### src/rtl/hdu_hazard_check.sv
// slots under commit this cycle are treated as free; pair WAW ignores the unit type
`timescale 1ns/1ps
`include "hdu_config.svh"

module hdu_hazard_check (
    input  logic                inst1_valid_i,
    input  hdu_pkg::reg_addr_t  inst1_rd_i,
    input  hdu_pkg::reg_addr_t  inst1_rs1_i,
    input  hdu_pkg::reg_addr_t  inst1_rs2_i,
    input  logic                inst1_rd_we_i,
    input  hdu_pkg::exu_type_t  inst1_exu_i,
    input  logic                inst2_valid_i,
    input  hdu_pkg::reg_addr_t  inst2_rd_i,
    input  hdu_pkg::reg_addr_t  inst2_rs1_i,
    input  hdu_pkg::reg_addr_t  inst2_rs2_i,
    input  logic                inst2_rd_we_i,
    input  hdu_pkg::exu_type_t  inst2_exu_i,
    input  hdu_pkg::slot_mask_t slot_valid_i,
    input  hdu_pkg::reg_addr_t  slot_rd_i  [`HDU_SLOTS],
    input  hdu_pkg::exu_type_t  slot_exu_i [`HDU_SLOTS],
    input  logic                commit_valid_i,
    input  logic                commit2_valid_i,
    input  hdu_pkg::slot_id_t   commit_id_i,
    input  hdu_pkg::slot_id_t   commit2_id_i,
    output logic                haz1_fifo_o,
    output logic                haz2_fifo_o,
    output logic                haz_pair_o,
    output logic [1:0]          rd_track_o
);
    import hdu_pkg::*;

    slot_mask_t slot_live;   // valid and not committing now
    slot_mask_t raw1_vec;
    slot_mask_t raw2_vec;
    slot_mask_t waw1_vec;
    slot_mask_t waw2_vec;
    logic       pair_raw;
    logic       pair_waw;

    // a valid reader with a nonzero source matching rd
    function automatic logic raw_hit(input logic vld, input reg_addr_t rs1,
                                     input reg_addr_t rs2, input reg_addr_t rd);
        logic hit1;
        logic hit2;
        hit1 = (rs1 != '0) && (rs1 == rd);
        hit2 = (rs2 != '0) && (rs2 == rd);
        return vld && (hit1 || hit2);
    endfunction

    // same rd from a different unit could write back out of order
    function automatic logic waw_hit(input logic track, input reg_addr_t rd,
                                     input exu_type_t exu, input reg_addr_t s_rd,
                                     input exu_type_t s_exu);
        return track && (rd == s_rd) && (exu != s_exu);
    endfunction

    // x0 and non-writers never occupy a slot
    assign rd_track_o[0] = inst1_valid_i && inst1_rd_we_i && (inst1_rd_i != '0);
    assign rd_track_o[1] = inst2_valid_i && inst2_rd_we_i && (inst2_rd_i != '0);

    for (genvar n = 0; n < `HDU_SLOTS; n++) begin : g_slot
        assign slot_live[n] = slot_valid_i[n]
                              && !(commit_valid_i  && (commit_id_i  == slot_id_t'(n)))
                              && !(commit2_valid_i && (commit2_id_i == slot_id_t'(n)));

        assign raw1_vec[n] = slot_live[n]
                             && raw_hit(inst1_valid_i, inst1_rs1_i, inst1_rs2_i, slot_rd_i[n]);
        assign raw2_vec[n] = slot_live[n]
                             && raw_hit(inst2_valid_i, inst2_rs1_i, inst2_rs2_i, slot_rd_i[n]);
        assign waw1_vec[n] = slot_live[n] && waw_hit(rd_track_o[0], inst1_rd_i, inst1_exu_i,
                                                     slot_rd_i[n], slot_exu_i[n]);
        assign waw2_vec[n] = slot_live[n] && waw_hit(rd_track_o[1], inst2_rd_i, inst2_exu_i,
                                                     slot_rd_i[n], slot_exu_i[n]);
    end

    assign haz1_fifo_o = |(raw1_vec | waw1_vec);
    assign haz2_fifo_o = |(raw2_vec | waw2_vec);

    // inst2 against inst1 in the same pair
    assign pair_raw   = rd_track_o[0]
                        && raw_hit(inst2_valid_i, inst2_rs1_i, inst2_rs2_i, inst1_rd_i);
    assign pair_waw   = rd_track_o[0] && rd_track_o[1] && (inst1_rd_i == inst2_rd_i);
    assign haz_pair_o = pair_raw || pair_waw;

endmodule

═══

_TASK REQUIREMENTS_:
Please show every line of the entries above that contains the word "return".

_TASK ANSWER_:
        return vld && (hit1 || hit2);
        return track && (rd == s_rd) && (exu != s_exu);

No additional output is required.